5. How well do the board chair and chief executive understand the board's duties?

Board meetings don’t occur daily, which means the board doesn’t spend too much time deliberating about the future of the organisation. Therefore, it’s essential to spend this valuable time discussing important matters relating to strategy and the effective elevation of the business.

When the chief executive and board members don’t understand the duties of the board, it will become easy to wander around discussions that are not in the scope of board meetings.

6. Are board papers sent to directors for their thoughts before board meetings?

The idea of sending board papers to directors before board meetings to get their thoughts is to help them understand the essence of the report so they can prepare. The unpreparedness of board members is something that commonly affects boards, and it results in the quick merging of financial and operational reports that are only relevant for management.

Most of the time, directors skim through these flaws when they don’t receive board papers before the meeting. On the other hand, if a board paper is perfectly crafted and prepared, it will expose unprepared board members. Effective boards will engage in helpful discourse, which requires board papers to be distributed timely for prior reflection and thought.

7. How much potential do board members have for strategic operations?

It’s usually a challenge for many organisations when board members are more interested in operational activities than they are in top-level strategic duties. However, this strategic governance is not a responsibility suited for everyone. That means that many of the boards out there are changing the process by which they choose their board members.

The main objective here is to make sure board members can contribute sound intellectual dexterity and leadership to elevate the entire operation of the organisation. After all, this is the main goal of the board and it’s why it was set up in the first place. 

8. Do the board and its members have a Performance Feedback Mechanism to determine the quality of their performance?

Tools to monitor and score the performance and contributions of board members to the board and the organisation are essential for all boards. Often, this is achieved by setting up a yearly performance review scheme for the board and its director. This is the most common approach, so much so that organisations don’t have any excuses for failing to adopt it.
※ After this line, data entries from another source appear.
==> src/rtl/serial_bank_ctrl.sv <==
module serial_bank_ctrl
  import serial_bank_pkg::*;
#(
  parameter int WORD_W      = 16,
  parameter int SYNC_STAGES = 2
) (
  input  logic              clk,
  input  logic              rstN,
  input  logic              serClk,
  input  logic              serData,
  input  logic              serLe,
  output strobeT            stb,
  output logic [WORD_W-1:0] word
);
  localparam int S = SYNC_STAGES;

  // Bits [S-1:0] synchronize; bit S holds the previous synced value for edge detection.
  logic [S:0]   clkSync;
  logic [S:0]   leSync;
  logic [S-1:0] dataSync;
  logic [WORD_W-1:0] shiftReg;
  logic clkRise, leRise;
  logic [CTRL_W-1:0] ctrlField;

  always_ff @(posedge clk or negedge rstN) begin
    if (!rstN) begin
      clkSync  <= '0;
      leSync   <= '0;
      dataSync <= '0;
    end else begin
      clkSync  <= {clkSync[S-1:0], serClk};
      leSync   <= {leSync[S-1:0], serLe};
      dataSync <= {dataSync[S-2:0], serData};
    end
  end

  assign clkRise = clkSync[S-1] & ~clkSync[S];
  assign leRise  = leSync[S-1]  & ~leSync[S];

  always_ff @(posedge clk or negedge rstN) begin
    if (!rstN)        shiftReg <= '0;
    else if (clkRise) shiftReg <= {shiftReg[WORD_W-2:0], dataSync[S-1]};
  end

  assign ctrlField     = shiftReg[CTRL_W-1:0];
  assign word          = shiftReg;
  assign stb.ldIntFrac = leRise && (ctrlField == CODE_INTFRAC);
  assign stb.ldPhase   = leRise && (ctrlField == CODE_PHASE);

  AST_STROBE_EXCL: assert property (@(posedge clk) disable iff (!rstN)
    $onehot0({stb.ldIntFrac, stb.ldPhase}));
  AST_SHIFT_ON_EDGE: assert property (@(posedge clk) disable iff (!rstN)
    !clkRise |=> $stable(shiftReg));
  AST_LE_SINGLE: assert property (@(posedge clk) disable iff (!rstN)
    leRise |=> !leRise);
endmodule

==> src/rtl/serial_bank_dp.sv <==
module serial_bank_dp
  import serial_bank_pkg::*;
#(
  parameter int WORD_W  = 16,
  parameter int INT_W   = 7,
  parameter int FRAC_W  = 6,
  parameter int PHASE_W = 12
) (
  input  logic               clk,
  input  logic               rstN,
  input  strobeT             stb,
  input  logic [WORD_W-1:0]  word,
  output logic [INT_W-1:0]   intVal,
  output logic [FRAC_W-1:0]  fracVal,
  output logic [PHASE_W-1:0] phaseVal,
  output logic               r0Load
);
  localparam int FRAC_LSB  = CTRL_W;
  localparam int INT_LSB   = CTRL_W + FRAC_W;
  localparam int PHASE_LSB = CTRL_W;

  logic [PHASE_W-1:0] holdPhase;

  always_ff @(posedge clk or negedge rstN) begin
    if (!rstN)            holdPhase <= '0;
    else if (stb.ldPhase) holdPhase <= word[PHASE_LSB +: PHASE_W];
  end

  always_ff @(posedge clk or negedge rstN) begin
    if (!rstN) begin
      intVal   <= '0;
      fracVal  <= '0;
      phaseVal <= '0;
      r0Load   <= 1'b0;
    end else begin
      r0Load <= stb.ldIntFrac;
      if (stb.ldIntFrac) begin
        intVal   <= word[INT_LSB +: INT_W];
        fracVal  <= word[FRAC_LSB +: FRAC_W];
        phaseVal <= holdPhase;
      end
    end
  end

  AST_PHASE_HOLD: assert property (@(posedge clk) disable iff (!rstN)
    !stb.ldIntFrac |=> $stable(phaseVal));
  AST_PHASE_COMMIT: assert property (@(posedge clk) disable iff (!rstN)
    stb.ldIntFrac |=> phaseVal == $past(holdPhase));
  AST_INTFRAC_HOLD: assert property (@(posedge clk) disable iff (!rstN)
    !stb.ldIntFrac |=> $stable(intVal) && $stable(fracVal));
  AST_PULSE_WIDTH: assert property (@(posedge clk) disable iff (!rstN)
    r0Load |=> !r0Load);
endmodule

==> src/rtl/serial_bank_if.sv <==
module serial_bank_if
  import serial_bank_pkg::*;
#(
  parameter int WORD_W      = 16,
  parameter int INT_W       = 7,
  parameter int FRAC_W      = 6,
  parameter int PHASE_W     = 12,
  parameter int SYNC_STAGES = 2
) (
  input  logic               clk,
  input  logic               rstN,
  input  logic               serClk,
  input  logic               serData,
  input  logic               serLe,
  output logic [INT_W-1:0]   intVal,
  output logic [FRAC_W-1:0]  fracVal,
  output logic [PHASE_W-1:0] phaseVal,
  output logic               r0Load
);
  strobeT            stb;
  logic [WORD_W-1:0] word;

  serial_bank_ctrl #(.WORD_W(WORD_W), .SYNC_STAGES(SYNC_STAGES)) u_ctrl (
    .clk(clk), .rstN(rstN), .serClk(serClk), .serData(serData),
    .serLe(serLe), .stb(stb), .word(word)
  );

  serial_bank_dp #(.WORD_W(WORD_W), .INT_W(INT_W), .FRAC_W(FRAC_W),
                   .PHASE_W(PHASE_W)) u_dp (
    .clk(clk), .rstN(rstN), .stb(stb), .word(word),
    .intVal(intVal), .fracVal(fracVal), .phaseVal(phaseVal), .r0Load(r0Load)
  );
endmodule

==> config.mk <==
export PLATFORM = sky130hd
export DESIGN_NAME = serial_bank_if
export DESIGN_NICKNAME = d
export VERILOG_FILES = /design/src/rtl/serial_bank_pkg.sv /design/src/rtl/serial_bank_ctrl.sv /design/src/rtl/serial_bank_dp.sv /design/src/rtl/serial_bank_if.sv
export SDC_FILE = /design/constraint.sdc
export NUM_CORES = 1
export LEC_CHECK = 0
export ABC_AREA = 1
export BUFFER_PORTS_ARGS = -buffer_cell sky130_fd_sc_hd__buf_2
export CAP_MARGIN = 20
export CORE_MARGIN = 4
export CORE_UTILIZATION = 60
export CTS_BUF_LIST = sky130_fd_sc_hd__clkbuf_16
export DETAILED_ROUTE_END_ITERATION = 6
export PLACE_DENSITY = 0.84
export SYNTH_ARGS = -nofsm -noshare
export SYNTH_HDL_FRONTEND = slang
export SYNTH_HIERARCHICAL = 1
export SYNTH_SLANG_ARGS = --single-unit
==> constraint.sdc <==
create_clock -name clk -period 1.9 [get_ports clk]
set_input_delay 0.38 -clock clk [delete_from_list [all_inputs] [get_ports clk]]
set_output_delay 0.38 -clock clk [all_outputs]
set_load 0.01 [all_outputs]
Recently, stakeholders have a lot higher expectations for the board, no matter if the organisation is not-for-profit or for-profit. The status quo is for the board to leverage performance reviews to improve the way it serves the organisation and everyone on it.

Final words

Embracing a strategic board agenda will allow the organisation to grow tremendously, so it’s not something that should be taken lightly. It’s a task that requires attention to detail because the success of its achievement is what will allow the business to thrive.

The questions explored today address the most common concerns about the adoption of a strategic board agenda and the answers we’ve provided will give you the insight you need to craft this effective tool that will make such a big difference.